YOUR OBJECTIVE:
Find the word "part" below. Copy each line that has it.

DATA PROVIDED:
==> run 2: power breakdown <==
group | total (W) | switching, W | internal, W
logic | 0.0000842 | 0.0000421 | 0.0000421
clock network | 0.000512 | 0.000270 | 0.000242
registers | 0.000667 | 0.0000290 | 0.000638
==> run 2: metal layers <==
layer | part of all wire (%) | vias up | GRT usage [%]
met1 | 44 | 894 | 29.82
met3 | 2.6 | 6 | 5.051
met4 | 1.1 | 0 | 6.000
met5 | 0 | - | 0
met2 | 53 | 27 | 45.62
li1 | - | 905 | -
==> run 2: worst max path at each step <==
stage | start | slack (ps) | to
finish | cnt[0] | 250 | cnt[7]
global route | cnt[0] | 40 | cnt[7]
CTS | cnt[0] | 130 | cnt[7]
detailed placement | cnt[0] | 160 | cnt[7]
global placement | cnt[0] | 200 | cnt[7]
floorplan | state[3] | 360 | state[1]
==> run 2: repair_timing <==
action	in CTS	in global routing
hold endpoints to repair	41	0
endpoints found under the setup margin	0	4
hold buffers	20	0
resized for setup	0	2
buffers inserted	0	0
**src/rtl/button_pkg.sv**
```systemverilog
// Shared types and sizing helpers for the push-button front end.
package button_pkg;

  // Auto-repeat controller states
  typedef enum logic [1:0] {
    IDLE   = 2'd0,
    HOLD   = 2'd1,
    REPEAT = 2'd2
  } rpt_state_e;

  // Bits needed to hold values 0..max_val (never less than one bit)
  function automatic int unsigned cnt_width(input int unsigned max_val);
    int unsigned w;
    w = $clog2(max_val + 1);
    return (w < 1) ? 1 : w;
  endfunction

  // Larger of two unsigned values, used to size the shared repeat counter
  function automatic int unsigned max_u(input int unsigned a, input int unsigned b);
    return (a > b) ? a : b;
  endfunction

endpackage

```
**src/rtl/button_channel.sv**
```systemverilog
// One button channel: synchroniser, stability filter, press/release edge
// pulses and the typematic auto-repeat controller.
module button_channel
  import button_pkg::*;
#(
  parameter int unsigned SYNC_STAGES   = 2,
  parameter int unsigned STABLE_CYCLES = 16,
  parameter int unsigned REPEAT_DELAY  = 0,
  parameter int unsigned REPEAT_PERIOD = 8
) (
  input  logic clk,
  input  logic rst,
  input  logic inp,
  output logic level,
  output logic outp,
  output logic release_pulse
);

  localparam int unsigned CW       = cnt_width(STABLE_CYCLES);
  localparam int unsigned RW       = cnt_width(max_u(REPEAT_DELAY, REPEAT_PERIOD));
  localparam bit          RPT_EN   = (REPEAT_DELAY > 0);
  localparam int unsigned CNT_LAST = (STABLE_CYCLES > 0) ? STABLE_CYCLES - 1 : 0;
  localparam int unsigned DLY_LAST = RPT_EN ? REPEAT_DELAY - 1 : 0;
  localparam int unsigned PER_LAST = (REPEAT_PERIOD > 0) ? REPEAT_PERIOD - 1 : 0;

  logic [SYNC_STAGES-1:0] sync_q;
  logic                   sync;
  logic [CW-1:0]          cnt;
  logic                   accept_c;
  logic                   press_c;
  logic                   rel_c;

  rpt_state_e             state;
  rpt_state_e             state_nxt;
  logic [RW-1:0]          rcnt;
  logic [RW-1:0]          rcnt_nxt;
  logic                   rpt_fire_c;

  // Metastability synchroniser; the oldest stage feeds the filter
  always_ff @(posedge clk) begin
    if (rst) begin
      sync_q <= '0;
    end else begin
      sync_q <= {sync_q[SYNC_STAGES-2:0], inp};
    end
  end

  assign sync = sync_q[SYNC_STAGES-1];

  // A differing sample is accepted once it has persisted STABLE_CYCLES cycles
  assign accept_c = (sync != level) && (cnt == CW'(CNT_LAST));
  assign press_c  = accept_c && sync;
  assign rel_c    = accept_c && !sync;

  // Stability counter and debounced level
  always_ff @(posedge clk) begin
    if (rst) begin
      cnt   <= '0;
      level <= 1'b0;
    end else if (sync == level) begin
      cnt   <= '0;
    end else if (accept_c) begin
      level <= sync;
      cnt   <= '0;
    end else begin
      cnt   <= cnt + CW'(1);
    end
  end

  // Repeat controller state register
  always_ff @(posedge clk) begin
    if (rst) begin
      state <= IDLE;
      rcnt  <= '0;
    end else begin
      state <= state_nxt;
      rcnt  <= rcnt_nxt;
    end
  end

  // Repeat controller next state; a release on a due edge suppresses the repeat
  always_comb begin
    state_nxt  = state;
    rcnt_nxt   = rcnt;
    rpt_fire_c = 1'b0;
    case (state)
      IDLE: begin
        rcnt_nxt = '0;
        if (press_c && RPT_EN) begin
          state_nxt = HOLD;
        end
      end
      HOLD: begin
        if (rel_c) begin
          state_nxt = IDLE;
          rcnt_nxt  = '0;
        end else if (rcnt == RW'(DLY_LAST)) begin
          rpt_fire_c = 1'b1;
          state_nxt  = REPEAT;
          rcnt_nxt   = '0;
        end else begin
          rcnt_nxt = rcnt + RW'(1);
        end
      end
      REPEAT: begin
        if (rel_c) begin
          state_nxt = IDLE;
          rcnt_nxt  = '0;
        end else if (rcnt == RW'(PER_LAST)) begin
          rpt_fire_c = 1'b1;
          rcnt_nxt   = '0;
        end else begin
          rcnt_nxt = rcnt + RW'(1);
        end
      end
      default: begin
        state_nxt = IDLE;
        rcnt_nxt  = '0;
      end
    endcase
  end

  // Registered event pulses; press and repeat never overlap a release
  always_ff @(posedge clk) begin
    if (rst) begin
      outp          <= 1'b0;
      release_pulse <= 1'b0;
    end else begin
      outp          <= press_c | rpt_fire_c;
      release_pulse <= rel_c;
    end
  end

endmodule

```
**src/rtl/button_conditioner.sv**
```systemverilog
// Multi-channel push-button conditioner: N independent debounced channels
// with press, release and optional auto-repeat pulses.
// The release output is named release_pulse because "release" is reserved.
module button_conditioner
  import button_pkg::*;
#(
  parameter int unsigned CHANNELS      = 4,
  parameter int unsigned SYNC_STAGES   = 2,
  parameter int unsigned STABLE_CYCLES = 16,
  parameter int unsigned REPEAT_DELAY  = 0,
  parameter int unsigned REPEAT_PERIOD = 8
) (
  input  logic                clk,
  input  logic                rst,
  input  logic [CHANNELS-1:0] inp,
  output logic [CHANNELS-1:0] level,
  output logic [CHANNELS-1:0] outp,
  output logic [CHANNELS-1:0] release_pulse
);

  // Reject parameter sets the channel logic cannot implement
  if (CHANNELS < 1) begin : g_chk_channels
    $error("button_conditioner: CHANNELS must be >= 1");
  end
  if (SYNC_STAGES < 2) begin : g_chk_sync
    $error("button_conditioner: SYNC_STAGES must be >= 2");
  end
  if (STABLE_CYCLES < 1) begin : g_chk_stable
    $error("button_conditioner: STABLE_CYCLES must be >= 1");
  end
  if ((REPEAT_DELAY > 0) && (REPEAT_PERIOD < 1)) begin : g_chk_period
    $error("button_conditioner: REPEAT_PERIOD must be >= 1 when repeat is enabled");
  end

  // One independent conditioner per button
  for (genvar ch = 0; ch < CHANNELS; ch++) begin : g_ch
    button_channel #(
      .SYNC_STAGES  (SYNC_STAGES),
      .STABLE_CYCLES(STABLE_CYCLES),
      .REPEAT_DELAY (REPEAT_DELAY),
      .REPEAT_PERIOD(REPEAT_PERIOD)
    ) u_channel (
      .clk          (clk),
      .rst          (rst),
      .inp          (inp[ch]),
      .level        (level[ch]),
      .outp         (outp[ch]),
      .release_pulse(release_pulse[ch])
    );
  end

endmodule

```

--

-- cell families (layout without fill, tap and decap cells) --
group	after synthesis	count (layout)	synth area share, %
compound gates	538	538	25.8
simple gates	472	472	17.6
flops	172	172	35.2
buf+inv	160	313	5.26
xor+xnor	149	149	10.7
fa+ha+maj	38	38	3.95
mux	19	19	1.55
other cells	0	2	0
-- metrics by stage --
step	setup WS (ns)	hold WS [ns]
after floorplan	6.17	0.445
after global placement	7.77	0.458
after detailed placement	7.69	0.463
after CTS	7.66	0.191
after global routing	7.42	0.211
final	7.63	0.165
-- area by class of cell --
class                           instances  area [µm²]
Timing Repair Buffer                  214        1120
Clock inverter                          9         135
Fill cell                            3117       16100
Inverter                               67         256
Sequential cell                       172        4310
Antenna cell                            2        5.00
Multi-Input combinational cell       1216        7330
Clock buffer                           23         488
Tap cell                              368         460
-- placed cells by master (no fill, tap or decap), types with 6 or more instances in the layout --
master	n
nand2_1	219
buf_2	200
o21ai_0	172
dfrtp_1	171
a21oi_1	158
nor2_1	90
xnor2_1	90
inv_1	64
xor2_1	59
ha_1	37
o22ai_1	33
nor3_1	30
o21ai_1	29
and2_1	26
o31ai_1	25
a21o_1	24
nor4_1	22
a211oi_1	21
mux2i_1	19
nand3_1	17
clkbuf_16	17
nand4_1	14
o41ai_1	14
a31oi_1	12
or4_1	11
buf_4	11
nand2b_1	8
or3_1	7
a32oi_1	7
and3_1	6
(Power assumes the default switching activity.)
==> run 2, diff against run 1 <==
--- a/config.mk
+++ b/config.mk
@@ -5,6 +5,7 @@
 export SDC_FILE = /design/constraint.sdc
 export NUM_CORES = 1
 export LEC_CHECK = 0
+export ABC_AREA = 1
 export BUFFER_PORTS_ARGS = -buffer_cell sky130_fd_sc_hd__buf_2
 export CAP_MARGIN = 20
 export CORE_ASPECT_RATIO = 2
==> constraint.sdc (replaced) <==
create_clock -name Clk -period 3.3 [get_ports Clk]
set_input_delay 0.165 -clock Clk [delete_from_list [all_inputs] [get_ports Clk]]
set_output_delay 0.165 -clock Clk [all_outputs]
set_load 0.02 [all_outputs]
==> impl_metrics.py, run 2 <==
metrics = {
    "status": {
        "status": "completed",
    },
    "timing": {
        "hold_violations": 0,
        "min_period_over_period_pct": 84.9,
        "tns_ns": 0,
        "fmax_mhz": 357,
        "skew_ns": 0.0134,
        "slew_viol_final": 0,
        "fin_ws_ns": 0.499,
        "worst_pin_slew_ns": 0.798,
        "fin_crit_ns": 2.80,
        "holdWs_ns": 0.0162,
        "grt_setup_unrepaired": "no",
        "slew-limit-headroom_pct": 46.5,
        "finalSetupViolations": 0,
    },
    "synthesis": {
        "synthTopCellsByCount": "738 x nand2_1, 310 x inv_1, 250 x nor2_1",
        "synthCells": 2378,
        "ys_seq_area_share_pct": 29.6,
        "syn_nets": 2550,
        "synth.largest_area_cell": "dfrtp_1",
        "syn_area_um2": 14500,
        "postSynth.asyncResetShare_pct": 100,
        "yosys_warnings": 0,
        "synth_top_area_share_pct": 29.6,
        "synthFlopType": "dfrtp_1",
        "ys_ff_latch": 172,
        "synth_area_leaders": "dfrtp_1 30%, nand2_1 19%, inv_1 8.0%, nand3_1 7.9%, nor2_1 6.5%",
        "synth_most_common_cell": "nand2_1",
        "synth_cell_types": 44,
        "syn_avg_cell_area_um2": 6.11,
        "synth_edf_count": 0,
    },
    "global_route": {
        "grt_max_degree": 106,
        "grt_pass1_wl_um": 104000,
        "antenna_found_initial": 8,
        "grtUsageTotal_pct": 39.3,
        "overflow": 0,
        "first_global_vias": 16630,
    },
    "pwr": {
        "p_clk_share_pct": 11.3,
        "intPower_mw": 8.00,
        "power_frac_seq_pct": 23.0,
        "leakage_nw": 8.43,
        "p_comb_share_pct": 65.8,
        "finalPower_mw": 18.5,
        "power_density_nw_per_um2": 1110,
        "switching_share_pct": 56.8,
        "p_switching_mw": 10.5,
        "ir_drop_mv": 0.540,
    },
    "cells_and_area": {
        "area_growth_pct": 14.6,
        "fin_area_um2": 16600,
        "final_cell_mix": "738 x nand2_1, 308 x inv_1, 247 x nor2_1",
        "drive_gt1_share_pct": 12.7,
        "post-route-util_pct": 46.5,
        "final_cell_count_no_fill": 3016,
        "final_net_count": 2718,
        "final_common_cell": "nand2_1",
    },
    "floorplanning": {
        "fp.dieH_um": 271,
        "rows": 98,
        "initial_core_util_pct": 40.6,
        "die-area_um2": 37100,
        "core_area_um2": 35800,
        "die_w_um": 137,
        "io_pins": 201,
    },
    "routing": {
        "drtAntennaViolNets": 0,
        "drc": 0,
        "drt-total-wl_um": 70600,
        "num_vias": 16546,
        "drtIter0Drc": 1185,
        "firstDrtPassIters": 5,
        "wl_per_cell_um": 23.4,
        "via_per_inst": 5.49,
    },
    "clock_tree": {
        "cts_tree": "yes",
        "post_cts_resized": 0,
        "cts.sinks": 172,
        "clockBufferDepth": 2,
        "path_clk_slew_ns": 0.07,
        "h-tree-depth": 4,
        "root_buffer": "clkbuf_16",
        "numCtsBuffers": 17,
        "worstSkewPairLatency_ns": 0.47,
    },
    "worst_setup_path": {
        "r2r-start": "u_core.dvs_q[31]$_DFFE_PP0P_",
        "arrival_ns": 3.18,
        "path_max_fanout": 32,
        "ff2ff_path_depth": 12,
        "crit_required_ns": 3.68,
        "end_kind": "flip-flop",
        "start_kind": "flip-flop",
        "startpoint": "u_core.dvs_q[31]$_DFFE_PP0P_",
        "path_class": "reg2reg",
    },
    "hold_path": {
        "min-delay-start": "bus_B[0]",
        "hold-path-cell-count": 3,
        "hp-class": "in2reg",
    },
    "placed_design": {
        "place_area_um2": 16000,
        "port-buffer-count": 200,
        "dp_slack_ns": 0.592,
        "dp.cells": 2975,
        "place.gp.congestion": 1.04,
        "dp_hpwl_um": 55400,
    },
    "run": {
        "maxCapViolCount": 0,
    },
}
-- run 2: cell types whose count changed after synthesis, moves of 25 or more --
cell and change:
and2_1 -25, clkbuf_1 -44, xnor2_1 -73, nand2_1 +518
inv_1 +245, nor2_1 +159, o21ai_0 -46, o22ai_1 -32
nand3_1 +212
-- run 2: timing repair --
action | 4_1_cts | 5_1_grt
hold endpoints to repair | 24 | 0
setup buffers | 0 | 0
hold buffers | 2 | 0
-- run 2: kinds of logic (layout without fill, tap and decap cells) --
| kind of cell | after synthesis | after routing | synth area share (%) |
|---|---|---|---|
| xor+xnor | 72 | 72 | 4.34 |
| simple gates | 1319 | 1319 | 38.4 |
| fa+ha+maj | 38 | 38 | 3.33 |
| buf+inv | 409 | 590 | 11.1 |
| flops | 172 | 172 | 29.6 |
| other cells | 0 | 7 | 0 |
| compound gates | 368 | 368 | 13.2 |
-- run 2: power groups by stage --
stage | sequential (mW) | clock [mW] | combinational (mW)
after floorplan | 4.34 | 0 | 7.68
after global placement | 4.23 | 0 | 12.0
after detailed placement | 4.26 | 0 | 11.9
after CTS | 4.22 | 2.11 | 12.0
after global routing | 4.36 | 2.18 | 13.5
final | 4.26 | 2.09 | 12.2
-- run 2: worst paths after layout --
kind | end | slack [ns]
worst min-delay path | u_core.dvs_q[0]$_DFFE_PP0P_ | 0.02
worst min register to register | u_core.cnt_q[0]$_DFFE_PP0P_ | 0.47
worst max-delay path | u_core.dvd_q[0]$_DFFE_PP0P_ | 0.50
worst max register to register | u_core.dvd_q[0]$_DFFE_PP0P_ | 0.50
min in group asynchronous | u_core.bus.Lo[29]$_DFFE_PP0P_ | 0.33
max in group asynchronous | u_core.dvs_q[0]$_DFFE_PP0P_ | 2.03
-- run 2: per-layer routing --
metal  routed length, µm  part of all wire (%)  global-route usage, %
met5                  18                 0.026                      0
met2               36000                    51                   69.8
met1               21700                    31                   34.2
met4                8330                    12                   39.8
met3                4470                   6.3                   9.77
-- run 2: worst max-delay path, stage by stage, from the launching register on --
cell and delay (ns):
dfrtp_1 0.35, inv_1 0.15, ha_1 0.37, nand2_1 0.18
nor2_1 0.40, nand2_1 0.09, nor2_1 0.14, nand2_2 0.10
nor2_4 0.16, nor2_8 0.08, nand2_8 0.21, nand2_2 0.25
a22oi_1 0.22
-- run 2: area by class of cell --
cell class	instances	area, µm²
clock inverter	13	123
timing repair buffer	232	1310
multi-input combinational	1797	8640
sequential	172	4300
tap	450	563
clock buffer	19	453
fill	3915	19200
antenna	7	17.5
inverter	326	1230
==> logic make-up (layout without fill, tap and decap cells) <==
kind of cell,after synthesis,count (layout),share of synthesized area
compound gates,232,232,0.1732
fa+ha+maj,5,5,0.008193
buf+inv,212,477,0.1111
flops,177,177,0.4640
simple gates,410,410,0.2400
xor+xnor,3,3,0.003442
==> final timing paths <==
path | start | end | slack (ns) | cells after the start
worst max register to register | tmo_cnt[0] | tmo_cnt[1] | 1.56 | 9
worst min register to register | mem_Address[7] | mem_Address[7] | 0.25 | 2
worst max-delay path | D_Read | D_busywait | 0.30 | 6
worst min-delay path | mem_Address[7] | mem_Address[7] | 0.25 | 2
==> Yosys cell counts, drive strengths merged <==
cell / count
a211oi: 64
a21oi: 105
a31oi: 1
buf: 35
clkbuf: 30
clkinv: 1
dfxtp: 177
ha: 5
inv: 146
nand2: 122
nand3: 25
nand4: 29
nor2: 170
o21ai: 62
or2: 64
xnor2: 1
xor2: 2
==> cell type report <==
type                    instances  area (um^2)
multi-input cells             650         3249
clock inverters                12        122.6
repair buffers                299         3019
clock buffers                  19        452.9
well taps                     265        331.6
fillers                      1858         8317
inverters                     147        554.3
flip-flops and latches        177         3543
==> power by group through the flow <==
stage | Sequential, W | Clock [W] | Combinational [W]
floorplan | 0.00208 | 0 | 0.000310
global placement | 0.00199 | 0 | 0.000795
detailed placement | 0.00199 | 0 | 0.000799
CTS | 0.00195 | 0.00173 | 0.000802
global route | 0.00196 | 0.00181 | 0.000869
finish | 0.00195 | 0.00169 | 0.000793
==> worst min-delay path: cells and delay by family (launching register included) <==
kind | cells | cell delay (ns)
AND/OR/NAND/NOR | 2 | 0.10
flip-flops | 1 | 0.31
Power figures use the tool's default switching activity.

EXERCISE RESULT:
layer | part of all wire (%) | vias up | GRT usage [%]
metal  routed length, µm  part of all wire (%)  global-route usage, %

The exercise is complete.